Metabolism of orally administered Nicotinamide Riboside and Nicotinamide Mononucleotide in vivo
概要
Decreased nicotinamide adenine dinucleotide (NAD+) levels have been shown to contribute to aging and aging-associated diseases. Supplementation of NAD+ precursors, including nicotinamide riboside (NR) and nicotinamide mononucleotide (NMN) have been shown to provide beneficial effects in aging-associated diseases, such as obesity, diabetes, and Alzheimer’s disease by increasing tissue NAD+ levels. Although NR and NMN have demonstrated promising results in preclinical studies, the metabolic fates and pharmacokinetic profiles of orally administered NR and NMN in vivo are not fully understood. In the present study, I show that only a small portion of orally administrated NR and NMN is directly absorbed from the small intestine and contributes to NAD+ synthesis. Most of NR was hydrolyzed to nicotinamide (NAM) by bone marrow stromal cell antigen 1 (BST1) in the small intestine, and was further metabolized by the gut microbiota to nicotinic acid, contributing to generate NAD+ through the Preiss–Handler pathway.
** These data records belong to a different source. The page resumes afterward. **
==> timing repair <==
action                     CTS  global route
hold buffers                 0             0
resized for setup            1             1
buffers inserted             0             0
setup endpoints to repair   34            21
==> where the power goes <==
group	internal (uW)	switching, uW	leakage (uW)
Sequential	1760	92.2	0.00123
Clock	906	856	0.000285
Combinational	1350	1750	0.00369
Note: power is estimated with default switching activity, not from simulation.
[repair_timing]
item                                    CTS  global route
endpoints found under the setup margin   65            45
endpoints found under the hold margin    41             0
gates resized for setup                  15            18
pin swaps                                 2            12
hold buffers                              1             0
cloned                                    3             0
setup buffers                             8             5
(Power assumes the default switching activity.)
Furthermore, I report BST1 has a base-exchange activity against both NR and nicotinic acid riboside (NAR) to generate NAR and NR, respectively, connecting amidated and deamidated pathways. Similarly, orally administered NMN also undergoes gut microbiota-mediated deamidation producing deamidated metabolites, such as NAR and nicotinic acid mononucleotide (NAMN). Blockage of the Preiss-Handler pathway completely suppressed the rise of NAD+ levels in the liver during NMN oral administration. In conclusion, these results highlighted the new concept about NAD+ metabolism, and benefit to develop more efficient NAD+ supplementation therapy against aging and aging- associated diseases.